WORK ORDER: Write out, word for word, only the data from its first line to the line containing "cell,delay (ns)".

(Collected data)
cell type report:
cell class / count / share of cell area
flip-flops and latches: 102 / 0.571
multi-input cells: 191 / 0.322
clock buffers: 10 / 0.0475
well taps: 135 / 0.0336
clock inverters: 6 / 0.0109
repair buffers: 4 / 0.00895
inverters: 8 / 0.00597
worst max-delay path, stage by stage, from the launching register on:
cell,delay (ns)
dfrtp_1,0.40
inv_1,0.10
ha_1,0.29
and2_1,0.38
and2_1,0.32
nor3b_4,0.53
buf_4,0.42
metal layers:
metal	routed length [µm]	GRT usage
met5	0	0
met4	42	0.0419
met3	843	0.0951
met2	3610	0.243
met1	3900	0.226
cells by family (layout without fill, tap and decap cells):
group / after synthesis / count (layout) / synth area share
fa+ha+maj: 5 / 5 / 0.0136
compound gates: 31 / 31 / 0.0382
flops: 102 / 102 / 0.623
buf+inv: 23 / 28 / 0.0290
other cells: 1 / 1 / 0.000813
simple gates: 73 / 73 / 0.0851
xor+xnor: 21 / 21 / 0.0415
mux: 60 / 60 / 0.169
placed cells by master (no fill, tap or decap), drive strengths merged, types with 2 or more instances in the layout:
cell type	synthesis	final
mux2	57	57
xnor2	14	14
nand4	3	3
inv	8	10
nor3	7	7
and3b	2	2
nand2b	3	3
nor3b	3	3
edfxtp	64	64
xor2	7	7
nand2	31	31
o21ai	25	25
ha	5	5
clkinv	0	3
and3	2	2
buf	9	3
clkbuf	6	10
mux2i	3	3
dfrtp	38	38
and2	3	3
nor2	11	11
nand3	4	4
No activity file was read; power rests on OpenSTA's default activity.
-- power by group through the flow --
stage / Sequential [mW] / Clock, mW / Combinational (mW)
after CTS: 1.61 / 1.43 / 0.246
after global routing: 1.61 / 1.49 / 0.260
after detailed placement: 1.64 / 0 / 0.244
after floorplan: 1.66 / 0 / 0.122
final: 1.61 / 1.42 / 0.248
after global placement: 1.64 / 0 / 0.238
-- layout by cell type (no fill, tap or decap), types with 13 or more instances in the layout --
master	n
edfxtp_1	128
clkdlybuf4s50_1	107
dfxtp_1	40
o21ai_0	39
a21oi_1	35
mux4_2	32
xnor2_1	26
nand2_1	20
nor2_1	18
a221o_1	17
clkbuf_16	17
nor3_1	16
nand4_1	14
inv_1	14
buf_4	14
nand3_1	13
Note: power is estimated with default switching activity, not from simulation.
**config.mk**
```make
export PLATFORM = sky130hd
export DESIGN_NAME = instr_fetch_unit_flat
export DESIGN_NICKNAME = d
export VERILOG_FILES = /design/src/rtl/instr_fetch_unit_pkg.sv /design/src/rtl/instr_fetch_unit_if.sv /design/src/rtl/ifu_predecode.sv /design/src/rtl/instr_fetch_unit.sv /design/src/flat_wrapper.sv
export SDC_FILE = /design/constraint.sdc
export NUM_CORES = 1
export LEC_CHECK = 0
export CAP_MARGIN = 20
export CORE_ASPECT_RATIO = 0.7
export CORE_MARGIN = 2
export CORE_UTILIZATION = 30
export DETAILED_ROUTE_END_ITERATION = 12
export GPL_ROUTABILITY_DRIVEN = 0
export RECOVER_POWER = 50
export SLEW_MARGIN = 20
export SYNTH_ARGS = -nofsm -noshare
export SYNTH_HDL_FRONTEND = slang
export SYNTH_SLANG_ARGS = --single-unit
```
**constraint.sdc**
```tcl
create_clock -name clk -period 5.7 [get_ports clk]
set_input_delay 0.57 -clock clk [delete_from_list [all_inputs] [get_ports clk]]
set_output_delay 0.57 -clock clk [all_outputs]
set_load 0.005 [all_outputs]
```
**src/rtl/instr_fetch_unit_pkg.sv**
```systemverilog
// Shared types and constants for the instruction fetch stage.
// Consumers import ifu_pkg::*.
package ifu_pkg;

  typedef logic [31:0] addr_t;

  localparam int        WORD_BYTES       = 4;
  localparam logic [5:0] OPC_JUMP        = 6'h04;
  localparam addr_t     DEFAULT_RESET_PC = 32'h0000_0000;

endpackage

```
**src/rtl/instr_fetch_unit_if.sv**
```systemverilog
// Fetch-stage bus: imem port, execute redirect and decode handshake.
// master = fetch unit, slave = surrounding pipeline / memory.
interface instr_fetch_unit_if;
  import ifu_pkg::*;

  addr_t       imem_pc;
  logic [31:0] imem_instr;
  logic        redirect_valid;
  addr_t       redirect_target;
  logic        if_valid;
  logic        if_ready;
  logic [31:0] if_instr;
  addr_t       if_pc;
  addr_t       if_pc_plus4;
  logic        misalign_err;

  modport master (
    output imem_pc,
    input  imem_instr,
    input  redirect_valid,
    input  redirect_target,
    output if_valid,
    input  if_ready,
    output if_instr,
    output if_pc,
    output if_pc_plus4,
    output misalign_err
  );

  modport slave (
    input  imem_pc,
    output imem_instr,
    output redirect_valid,
    output redirect_target,
    input  if_valid,
    output if_ready,
    input  if_instr,
    input  if_pc,
    input  if_pc_plus4,
    input  misalign_err
  );

endinterface

```
**src/rtl/ifu_predecode.sv**
```systemverilog
// Combinational predecode of the unconditional jump form
// (opcode OPC_JUMP with rs == rt == 0) and its word-scaled target.
module ifu_predecode
  import ifu_pkg::*;
(
  input  logic [31:0] instr,
  output logic        is_jump,
  output addr_t       jump_target
);

  assign is_jump = (instr[31:26] == OPC_JUMP)
                && (instr[25:21] == 5'd0)
                && (instr[20:16] == 5'd0);

  assign jump_target = {14'b0, instr[15:0], 2'b00};

endmodule

```
**src/rtl/instr_fetch_unit.sv**
```systemverilog
// Fetch stage: PC, async-read imem port, registered output to decode.
// Define IFU_EARLY_JUMP_EN to resolve unconditional jumps in fetch.
module instr_fetch_unit
  import ifu_pkg::*;
#(
  parameter addr_t RESET_PC = DEFAULT_RESET_PC
) (
  input logic clk,
  input logic rst,
  instr_fetch_unit_if.master bus
);

  addr_t       pc;
  addr_t       pc_plus4;
  addr_t       next_pc;
  logic        advance;
  logic        out_valid;
  logic [31:0] out_instr;
  addr_t       out_pc;
  addr_t       out_pc_plus4;
  logic        misalign;

  assign pc_plus4 = pc + addr_t'(WORD_BYTES);
  assign advance  = !out_valid || bus.if_ready;

`ifdef IFU_EARLY_JUMP_EN
  logic  is_jump;
  addr_t jump_target;

  ifu_predecode u_predecode (
    .instr       (bus.imem_instr),
    .is_jump     (is_jump),
    .jump_target (jump_target)
  );

  assign next_pc = is_jump ? jump_target : pc_plus4;
`else
  assign next_pc = pc_plus4;
`endif

  // Program counter: redirect beats sequential/jump advance, else hold.
  always_ff @(posedge clk or posedge rst) begin
    if (rst) begin
      pc <= RESET_PC;
    end else if (bus.redirect_valid) begin
      pc <= {bus.redirect_target[31:2], 2'b00};
    end else if (advance) begin
      pc <= next_pc;
    end
  end

  // Output register: flush on redirect, load on advance, hold on stall.
  always_ff @(posedge clk or posedge rst) begin
    if (rst) begin
      out_valid    <= 1'b0;
      out_instr    <= '0;
      out_pc       <= '0;
      out_pc_plus4 <= addr_t'(WORD_BYTES);
    end else if (bus.redirect_valid) begin
      out_valid    <= 1'b0;
    end else if (advance) begin
      out_valid    <= 1'b1;
      out_instr    <= bus.imem_instr;
      out_pc       <= pc;
      out_pc_plus4 <= pc_plus4;
    end
  end

  // Misalignment flag lives exactly one cycle after a redirect.
  always_ff @(posedge clk or posedge rst) begin
    if (rst) begin
      misalign <= 1'b0;
    end else begin
      misalign <= bus.redirect_valid && (|bus.redirect_target[1:0]);
    end
  end

  assign bus.imem_pc      = pc;
  assign bus.if_valid     = out_valid;
  assign bus.if_instr     = out_instr;
  assign bus.if_pc        = out_pc;
  assign bus.if_pc_plus4  = out_pc_plus4;
  assign bus.misalign_err = misalign;

endmodule

```
**src/flat_wrapper.sv**
```systemverilog
// flat-port wrapper written by rule: the top's interface ports become plain ports
module instr_fetch_unit_flat import ifu_pkg::*;
#(
  parameter addr_t RESET_PC = DEFAULT_RESET_PC
)
  (clk, rst, bus_imem_pc, bus_imem_instr, bus_redirect_valid, bus_redirect_target, bus_if_valid, bus_if_ready, bus_if_instr, bus_if_pc, bus_if_pc_plus4, bus_misalign_err);
  instr_fetch_unit_if bus_i ();
  input logic clk;
  input logic rst;
  output wire logic [$bits(bus_i.imem_pc)-1:0] bus_imem_pc;
  input wire logic [$bits(bus_i.imem_instr)-1:0] bus_imem_instr;
  input wire logic [$bits(bus_i.redirect_valid)-1:0] bus_redirect_valid;
  input wire logic [$bits(bus_i.redirect_target)-1:0] bus_redirect_target;
  output wire logic [$bits(bus_i.if_valid)-1:0] bus_if_valid;
  input wire logic [$bits(bus_i.if_ready)-1:0] bus_if_ready;
  output wire logic [$bits(bus_i.if_instr)-1:0] bus_if_instr;
  output wire logic [$bits(bus_i.if_pc)-1:0] bus_if_pc;
  output wire logic [$bits(bus_i.if_pc_plus4)-1:0] bus_if_pc_plus4;
  output wire logic [$bits(bus_i.misalign_err)-1:0] bus_misalign_err;
  assign bus_imem_pc = bus_i.imem_pc;
  assign bus_i.imem_instr = bus_imem_instr;
  assign bus_i.redirect_valid = bus_redirect_valid;
  assign bus_i.redirect_target = bus_redirect_target;
  assign bus_if_valid = bus_i.if_valid;
  assign bus_i.if_ready = bus_if_ready;
  assign bus_if_instr = bus_i.if_instr;
  assign bus_if_pc = bus_i.if_pc;
  assign bus_if_pc_plus4 = bus_i.if_pc_plus4;
  assign bus_misalign_err = bus_i.misalign_err;
  instr_fetch_unit #(.RESET_PC(RESET_PC)) u_core (.clk(clk), .rst(rst), .bus(bus_i));
endmodule
```
Yosys cells after proc, flatten, opt, wreduce, memory -nomap -nowiden
Cells that the tools add are included.
{ "op_classes": {"n_reduce_logical": 6, "n_addsub": 1, "bitwise": 1, "mux": 4} }
{ "ops": {"columns": ["operator", "n"], "rows": [
  ["2-to-1 mux 32 bit", 2],
  ["adder 32 x 3 -> 32 bit (second input constant)", 1],
  ["2-to-1 mux 1 bit", 2],
  ["AND reduction 2 bit", 1],
  ["nonzero test 2 bit", 1],
  ["OR reduction 2 bit", 1],
  ["logical AND 1 bit", 1],
  ["zero test 1 bit", 1],
  ["logical OR 1 bit", 1],
  ["NOT 1 bit", 1]
]} }
{ "word_totals": {"input_bits": 68, "wordCells": 18, "output_inout_bits": 130, "register_bits": 130} }

Depth between registers and ports, before layout
Gate-level depths: netlist of the first run.
{ "depth": {"ltp_word": 4, "mapped_depth": 8, "depth_no_buf": 5} }

Worst setup path after synthesis of the first run
OpenSTA, ideal clock, no wires.
{ "synth_path": {"path_type": "flip-flop to flip-flop", "from": "register u_core.pc[6] (netlist: u_core.bus.imem_pc[6])", "to": "register u_core.pc[28] (netlist: u_core.bus.imem_pc[28])", "synth_period_minus_slack_ns": 2.144, "slack_ns": 3.556, "n_path_buf": 4, "required_time_ns": 5.559, "path_stages_with_launch": 9, "arrival_ns": 2.003, "setup_time_ns": 0.141, "path_cell_list": "dfrtp_1 > buf_2 > nand4_2 > buf_6 > or4_4 > clkbuf_1 > clkbuf_1 > o31ai_1 > a31oi_1"} }
{ "synth_via": {"elab_chain_len": 3} }
{ "synth_lines": {"columns": ["item", "line", "source"], "rows": [
  ["from (decl)", "instr_fetch_unit.sv:13", "addr_t pc;"],
  ["from (signal assigned)", "instr_fetch_unit.sv:46", "pc <= {bus.redirect_target[31:2], 2'b00};"],
  ["from (signal assigned)", "instr_fetch_unit.sv:48", "pc <= next_pc;"],
  ["adder 32 x 3 -> 32 bit", "instr_fetch_unit.sv:23", "assign pc_plus4 = pc + addr_t'(WORD_BYTES);"],
  ["2-to-1 mux 32 bit", "instr_fetch_unit.sv:47", "end else if (advance) begin"],
  ["2-to-1 mux 32 bit", "instr_fetch_unit.sv:45", "end else if (bus.redirect_valid) begin"]
]} }
No other way between the ends. The select of a mux whose other input is x is not followed.
A chain may end at the register's enable or synchronous reset.

==> out/qor.txt, run 1 <==
Crit Path Max Fanout - 80
kind of critical path - input port to async pin
Root Buffer Master - clkbuf_16
Reg clk slew, reported paths - 0.06 ns
total CTS buffers - 17
number of buffers added on ports - 191
Max Slew Vio Count - 113
Iter 0 DRT Violations - 357
Vias - 5,201
dpl ws - 2.12 ns
pin count of the biggest net entering global routing - 81
Setup Skew - 0.00777 ns
Distinct cells, synth - 39
unrepaired setup endpoints after global routing - no
ANT nets after route - 0
count of final setup violators - 0
mapped cell area - 5770 um^2
dpl hpwl - 11,900 um
worst hold path type - register to register
first-pass GRT wire length - 28,500 um
most frequent cells in the layout - nand2_1 (230), dfrtp_1 (123), clkdlybuf4s50_1 (99), dlygate4sd3_1 (92), o21ai_0 (39)
Residual DRC - 0
Max VDD drop - 0.000158 V
crit end category - async pin
WL/cell - 16.5 um
hold buffer count at CTS - 0
Synth Instances - 657
Die Y-Extent - 120 um
pwr/cell area - 314 nW/um^2
Synth Area per Inst - 8.78 um^2
GRT overflow - 0
fin crit period - 3.50 ns
Post-CTS Setup Bufs - 0
Post-Route WL - 17,800 um
pin slew with the least headroom to its limit - 3.71 ns
Die W - 170 um
CP cell instances - dlygate4sd3_1, clkinvlp_2, buf_4
Final Hold Violating Endpoints - 0
relative slew slack - -1.49
Die ar. - 20,400 um^2
vias per inst - 4.83
share of cells above drive strength 1 - 0.0516
worst skew pair latency - 0.42 ns
Seq/Total Area, Yosys - 0.538
CTS tree - done
Final nets - 890
Post-synth EDFFs - 0
initial antenna violation count - 1
Crit-path slowest cell - clkinvlp_2
Static Leak - 3.62 nW
I/O pins - 198
fmax - 286 MHz
most common flop cell mapped by yosys - dfrtp_1
flops & latches, synth - 124
Async S/R FF share, synth - 1.00
status - finished, violations left
WP buf/inv - 3
CP top delay family - buffers and inverters
maximum clock insertion buffer count - 2
failing checks - max-capacitance violations, max-slew violations
Synth-to-Final Area Change - 45.1%
commonest non-fill, non-tap cell in the layout - nand2_1
Tcrit/Tclk final - 0.613
Initial Utilization - 0.306
drt pass-1 iters - 4
Post-CTS Resized - 0
total track usage - 0.182
Site Rows - 42
Synth Warn # - 0
clock sink count - 124
CP Data Arrival Time - 4.00 ns
H-tree depth - 4
Req. time, crit path - 6.20 ns
CP peak stage delay - 2.07 ns
kind of start point of the critical path - input port
vias in the first global route - 5,043
final setup margin - 2.20 ns
Core ar. - 18,900 um^2
max capacitance violation total - 2
TNS Setup - 0 ns
-- flip-flops by register name, summed over array words and instances, names as in the netlist --
name,cells
u_core.bus.if_instr,32
u_core.bus.misalign_err,1
u_core.bus.if_pc,30
u_core.bus.if_pc_plus4,30
u_core.bus.imem_pc,30
u_core.bus.if_valid,1
-- kinds of logic after synthesis --
kind of cell | Yosys count | share of synthesized area
other | 1 | 0.000650
adders and majority gates | 1 | 0.00217
xor gates and xnor gates | 25 | 0.0380
buffers and inverters | 60 | 0.0471
DFF | 124 | 0.538
AOI/OAI and AO/OA | 91 | 0.0963
and+or+nand+nor | 354 | 0.276
muxes | 1 | 0.00174
-- metal layers --
layer / global-route usage / share of wire / vias to the layer above
met4: 0.0481 / 0.013 / 0
met5: 0 / 0 / -
li1: - / - / 2544
met2: 0.250 / 0.41 / 188
met3: 0.0683 / 0.081 / 15
met1: 0.265 / 0.49 / 2454
-- area by class of cell --
class                   instances  area, um^2
fillers                      1895       10500
flip-flops and latches        124        3100
multi-input cells             478        2430
repair buffers                196        1950
clock buffers                  19         443
well taps                     242         303
clock inverters                13         125
inverters                       4        16.3
diodes                          1        2.50
-- per-stage QoR --
| step | util | area (um^2) | instances | hold WS (ns) | power [W] |
|---|---|---|---|---|---|
| CTS | 0.444 | 8370 | 1076 | 0.475 | 0.00270 |
| floorplan | - | 5790 | 662 | 0.470 | 0.00129 |
| global placement | 0.414 | 7800 | 1044 | 0.458 | 0.00163 |
| detailed placement | 0.414 | 7800 | 1044 | 0.461 | 0.00163 |
| finish | 0.444 | 8370 | 1077 | 0.466 | 0.00263 |
| global route | 0.443 | 8370 | 1076 | 0.482 | 0.00277 |
-- cells in the mapped netlist (3+ instances only) --
library cell	n	area, um^2
nand3_1	18	90.1
dfrtp_1	123	3080
buf_2	3	15.0
a31oi_1	24	150
and4_1	7	61.3
nor3_1	6	30.0
nor2_1	32	120
buf_4	7	52.6
a22oi_1	3	22.5
or4_1	23	173
nor2b_1	4	25.0
nor4_1	4	25.0
buf_1	4	15.0
o211ai_1	5	37.5
inv_1	4	15.0
xor2_1	10	87.6
o31ai_1	16	120
clkbuf_1	39	146
xnor2_1	15	131
nand4_1	10	62.6
o21ai_0	39	195
nand2_1	231	867
or3_1	9	56.3
-- worst paths after layout --
kind	from	to	slack [ns]	cells past startpoint
min reg2reg	u_core.bus.if_instr[5]$_DFFE_PP0P_	u_core.bus.if_instr[5]$_DFFE_PP0P_	0.47	2
min in group asynchronous	rst	u_core.bus.if_instr[2]$_DFFE_PP0P_	1.70	2
max	rst	u_core.bus.imem_pc[14]$_DFFE_PP0N_	2.20	3
max in group clk	bus_if_ready	u_core.bus.if_pc_plus4[31]$_DFFE_PP0P_	2.37	7
min	u_core.bus.if_instr[5]$_DFFE_PP0P_	u_core.bus.if_instr[5]$_DFFE_PP0P_	0.47	2
max reg2reg	u_core.bus.if_valid$_DFFE_PP0N_	u_core.bus.if_pc_plus4[31]$_DFFE_PP0P_	2.61	6
-- power breakdown --
| part | switching [W] | internal, W | leakage (nW) |
|---|---|---|---|
| Clock | 0.000403 | 0.000648 | 0.274 |
| Combinational | 0.000213 | 0.000267 | 1.86 |
| Sequential | 0.000102 | 0.000993 | 1.48 |
-- tightest hold or removal path, cell delays in order, from the launching register on --
cell and delay [ns]:
dfrtp_1 0.33, nand2_1 0.05, nand2_1 0.06
No activity file was read; power rests on OpenSTA's default activity.
==> run 2, diff against run 1 <==
==> constraint.sdc (replaced) <==
create_clock -name clk -period 3.5 [get_ports clk]
set_input_delay 0.35 -clock clk [delete_from_list [all_inputs] [get_ports clk]]
set_output_delay 0.35 -clock clk [all_outputs]
set_load 0.005 [all_outputs]
==> out/qor.txt, run 2 (same netlist as run 1, synthesis figures left out) <==
dpl hpwl - 12,000 um
status - finished, violations left
pin count of the biggest net entering global routing - 125
I/O pins - 198
WL/cell - 16.3 um
final instance count without filler cells - 1,083
vias per inst - 4.80
worst skew pair latency - 0.41 ns
fmax - 355 MHz
hold buffer count at CTS - 0
H-tree depth - 4
relative slew slack - -0.165
Initial Utilization - 0.306
GRT overflow - 0
Final Hold Violating Endpoints - 0
clock sink count - 124
pwr/cell area - 514 nW/um^2
Req. time, crit path - 3.83 ns
drt pass-1 iters - 4
Iter 0 DRT Violations - 381
antenna cell count - 0
CP Data Arrival Time - 3.15 ns
Synth-to-Final Area Change - 45.7%
Static Leak - 3.61 nW
maximum clock insertion buffer count - 2
CTS tree - done
initial antenna violation count - 0
most frequent cells in the layout - nand2_1 (231), clkdlybuf4s50_1 (142), dfrtp_1 (123), dlygate4sd3_1 (49), o21ai_0 (39)
Post-Route WL - 17,600 um
number of buffers added on ports - 191
Die W - 170 um
unrepaired setup endpoints after global routing - no
Vias - 5,203
Die ar. - 20,400 um^2
first-pass GRT wire length - 28,100 um
Max Slew Vio Count - 147
max capacitance violation total - 2
count of final setup violators - 0
Post-CTS Resized - 0
TNS Setup - 0 ns
total track usage - 0.180
Tcrit/Tclk final - 0.806
Die Y-Extent - 120 um
worst hold path type - input port to register
WHS - 0.460 ns
vias in the first global route - 5,053
Final nets - 897
Reg clk slew, reported paths - 0.06 ns
crit end category - register
Core ar. - 18,900 um^2
Residual DRC - 0
ANT nets after route - 0
Root Buffer Master - clkbuf_16
Inst Count DP - 1,051
fin crit period - 2.82 ns
pin slew with the least headroom to its limit - 1.75 ns
commonest non-fill, non-tap cell in the layout - nand2_1
total CTS buffers - 17
Crit-path slowest cell - nor2_1
CP cell instances - dlygate4sd3_1, buf_4, nor2_1, buf_4, nor2_1, a31oi_1
kind of critical path - input port to register
Max VDD drop - 0.000233 V
CP peak stage delay - 1.33 ns
Setup Skew - 0.00816 ns
Largest register FFs - 32
Site Rows - 42
Post-CTS Setup Bufs - 0
share of cells above drive strength 1 - 0.0440
kind of start point of the critical path - input port
failing checks - max-capacitance violations, max-slew violations
final core occ - 0.446
Crit Path Max Fanout - 29
[run 2: cell count changes in the layout (fill, tap and decap cells not counted), moves of 2 or more]
cell	previous run	this run
dlygate4sd3_1	92	49
clkinvlp_4	4	1
clkbuf_8	1	3
buf_4	4	7
clkdlybuf4s50_1	99	142
clkbuf_1	2	12
clkinv_2	7	1
[run 2: worst paths after layout]
check | start | to | slack [ns] | depth (start not counted)
setup / recovery | bus_redirect_valid | u_core.bus.if_pc_plus4[18]$_DFFE_PP0P_ | 0.68 | 6
hold reg to reg | u_core.bus.if_instr[21]$_DFFE_PP0P_ | u_core.bus.if_instr[21]$_DFFE_PP0P_ | 0.46 | 2
max in group asynchronous | rst | u_core.bus.imem_pc[16]$_DFFE_PP0N_ | 1.34 | 3
hold / removal | bus_imem_instr[0] | u_core.bus.if_instr[0]$_DFFE_PP0P_ | 0.46 | 3
setup reg to reg | u_core.bus.imem_pc[6]$_DFFE_PP0N_ | u_core.bus.imem_pc[21]$_DFFE_PP0N_ | 0.84 | 4
min in group asynchronous | rst | u_core.bus.if_instr[2]$_DFFE_PP0P_ | 1.07 | 3
[run 2: power breakdown]
part	total, W	internal [W]	switching (W)
Sequential	0.00178	0.00162	0.000161
Combinational	0.000822	0.000468	0.000354
Clock	0.00172	0.00111	0.000612
[run 2: area by class of cell]
class	instances	area, um^2
Sequential cell	124	3100
Clock inverter	3	65.1
Multi-Input combinational cell	478	2410
Clock buffer	29	500
Tap cell	242	303
Inverter	4	18.8
Timing Repair Buffer	203	2000
Fill cell	1865	10500
[run 2: worst max-delay path: cells and delay by family]
kind / cells / cell delay [ns]
AO/OA/AOI/OAI: 1 / 0.13
buffers and inverters: 3 / 1.26
AND/OR/NAND/NOR: 2 / 1.39
[run 2: through the flow]
| stage | setup slack (ns) | power, W | instance area, um^2 |
|---|---|---|---|
| 6_report | 0.681 | 0.00432 | 8410 |
| 5_1_grt | 0.456 | 0.00456 | 8410 |
| 4_1_cts | 0.871 | 0.00442 | 8450 |
| 3_5_place_dp | 0.890 | 0.00267 | 7880 |
| 3_3_place_gp | 0.925 | 0.00266 | 7880 |
| 2_1_floorplan | 1.36 | 0.00210 | 5790 |
[run 2: layer usage]
layer	vias up	global-route usage	wire, um
met5	-	0	5
met4	2	0.0540	188
met3	14	0.0590	1330
met2	167	0.252	7430
met1	2452	0.262	8680
li1	2568	-	-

RESPONSE BELOW:
cell type report:
cell class / count / share of cell area
flip-flops and latches: 102 / 0.571
multi-input cells: 191 / 0.322
clock buffers: 10 / 0.0475
well taps: 135 / 0.0336
clock inverters: 6 / 0.0109
repair buffers: 4 / 0.00895
inverters: 8 / 0.00597
worst max-delay path, stage by stage, from the launching register on:
cell,delay (ns)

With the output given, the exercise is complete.